Thunderstorm

When I am scared of the thunderstorm as if it is shattering the sky, I feel like God is mad, or my Greek mythology ass thinks that Zeus is having arguments with Poseidon or Hades.

I hid in my blanket and covered my ears. The sounds streamed to my soul. I thought the sky might crack or the houses would be destroyed. I whispered, “God, are you mad at us? Forgive us, human beings, forgive me,” as if He would hear me and stop the thunderstorm. I don't want to face the apocalypse, not now, I think. Somewhere between the roaring sky and my trembling chest, it occurred to me that perhaps the storm was never just in the clouds. Imagine how God will destroy the earth in an apocalypse, imagine when He says “enough” to all of us, it is more than just a thunderstorm.

Definitely, no one is ever as patient and merciful as God. Yet it makes me think that patience and all the feelings we feel can break out at any time. Perhaps, because we are human, and patience has limits for us. It could appear as the feelings that we hide, such as anger, sorrow, weariness, being worn down, worry, hollowness, and loneliness. All of that is intertwined in our mind, heart, and body, and there is a moment when it can collapse and create thunderstorms that even we never expected.
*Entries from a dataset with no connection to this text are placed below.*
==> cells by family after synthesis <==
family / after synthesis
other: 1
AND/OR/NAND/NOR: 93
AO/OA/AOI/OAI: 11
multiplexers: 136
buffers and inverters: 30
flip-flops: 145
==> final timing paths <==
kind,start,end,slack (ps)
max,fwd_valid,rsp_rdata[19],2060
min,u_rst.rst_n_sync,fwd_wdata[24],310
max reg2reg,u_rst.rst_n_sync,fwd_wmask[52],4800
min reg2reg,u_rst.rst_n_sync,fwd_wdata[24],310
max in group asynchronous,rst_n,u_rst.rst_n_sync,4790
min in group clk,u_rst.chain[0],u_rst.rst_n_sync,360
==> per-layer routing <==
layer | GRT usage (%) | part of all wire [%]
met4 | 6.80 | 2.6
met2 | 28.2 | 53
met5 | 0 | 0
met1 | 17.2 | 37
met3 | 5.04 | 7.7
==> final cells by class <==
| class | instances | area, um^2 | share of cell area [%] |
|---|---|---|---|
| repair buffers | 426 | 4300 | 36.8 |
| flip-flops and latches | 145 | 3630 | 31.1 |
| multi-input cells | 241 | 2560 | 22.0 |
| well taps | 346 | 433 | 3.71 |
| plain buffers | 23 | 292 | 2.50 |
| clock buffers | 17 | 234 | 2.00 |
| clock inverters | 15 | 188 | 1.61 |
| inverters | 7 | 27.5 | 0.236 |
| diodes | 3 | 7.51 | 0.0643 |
And maybe that is why the thunder feels so personal. Because it echoes something we try so hard to silence.

I stayed under my blanket a little longer, listening, not just to the sky, but to myself. The noise outside was loud, violent even, but it wasn’t unfamiliar. It sounded like all the words I swallowed, all the tears I postponed, all the exhaustion I refused to admit. The storm did not come out of nowhere. It gathered, slowly, quietly, until it no longer could.

Just like us.

We call it patience when we endure, when we keep forgiving, when we keep understanding. But sometimes, patience is only a quiet storage of everything we never release. And one day, without warning, it spills. Not gracefully, not gently, but all at once, like thunder splitting the sky open.
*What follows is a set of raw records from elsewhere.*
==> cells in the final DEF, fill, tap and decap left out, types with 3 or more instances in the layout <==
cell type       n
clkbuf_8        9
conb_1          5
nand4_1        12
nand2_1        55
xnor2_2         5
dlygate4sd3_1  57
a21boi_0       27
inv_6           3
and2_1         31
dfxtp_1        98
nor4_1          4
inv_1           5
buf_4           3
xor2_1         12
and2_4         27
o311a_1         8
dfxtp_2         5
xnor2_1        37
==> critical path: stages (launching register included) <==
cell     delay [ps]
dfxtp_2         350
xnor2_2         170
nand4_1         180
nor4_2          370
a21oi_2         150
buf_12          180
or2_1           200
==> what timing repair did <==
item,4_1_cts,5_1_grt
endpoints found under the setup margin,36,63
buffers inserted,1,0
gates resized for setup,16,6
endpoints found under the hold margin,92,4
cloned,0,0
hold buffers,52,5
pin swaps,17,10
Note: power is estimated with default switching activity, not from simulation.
I wondered then if God ever feels tired of us the way we feel tired of everything. If the storm is not anger, but release. Not destruction, but a reminder. That even the sky cannot hold everything forever.

Because what if one day, I become the storm?

What if all the things I bury, my anger, my grief, and my loneliness decide to rise all at once? Would I recognize myself? Or would I become something destructive, something uncontrollable, just like the thunder I feared?

The rain and thunderstorm outside might just fade in a few hours.

But the one within me is still learning how to.